About this task :: Copy, from the material below, every line in which the word "flow" can be found.

Data in this exercise ::
<file path="config.mk">
export PLATFORM = sky130hd
export DESIGN_NAME = lab1
export DESIGN_NICKNAME = lab1
export VERILOG_FILES = /design/flow/design.v
export SDC_FILE = /design/flow/constraint.sdc
export NUM_CORES = 4
export LEC_CHECK = 0
export CAP_MARGIN = 5
export CORE_MARGIN = 2
export CORE_UTILIZATION = 72
export CTS_CLUSTER_SIZE = 62
export SETUP_SLACK_MARGIN = 0.94
export SLEW_MARGIN = 20
export TNS_END_PERCENT = 95
</file>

Task answer ::
export VERILOG_FILES = /design/flow/design.v
export SDC_FILE = /design/flow/constraint.sdc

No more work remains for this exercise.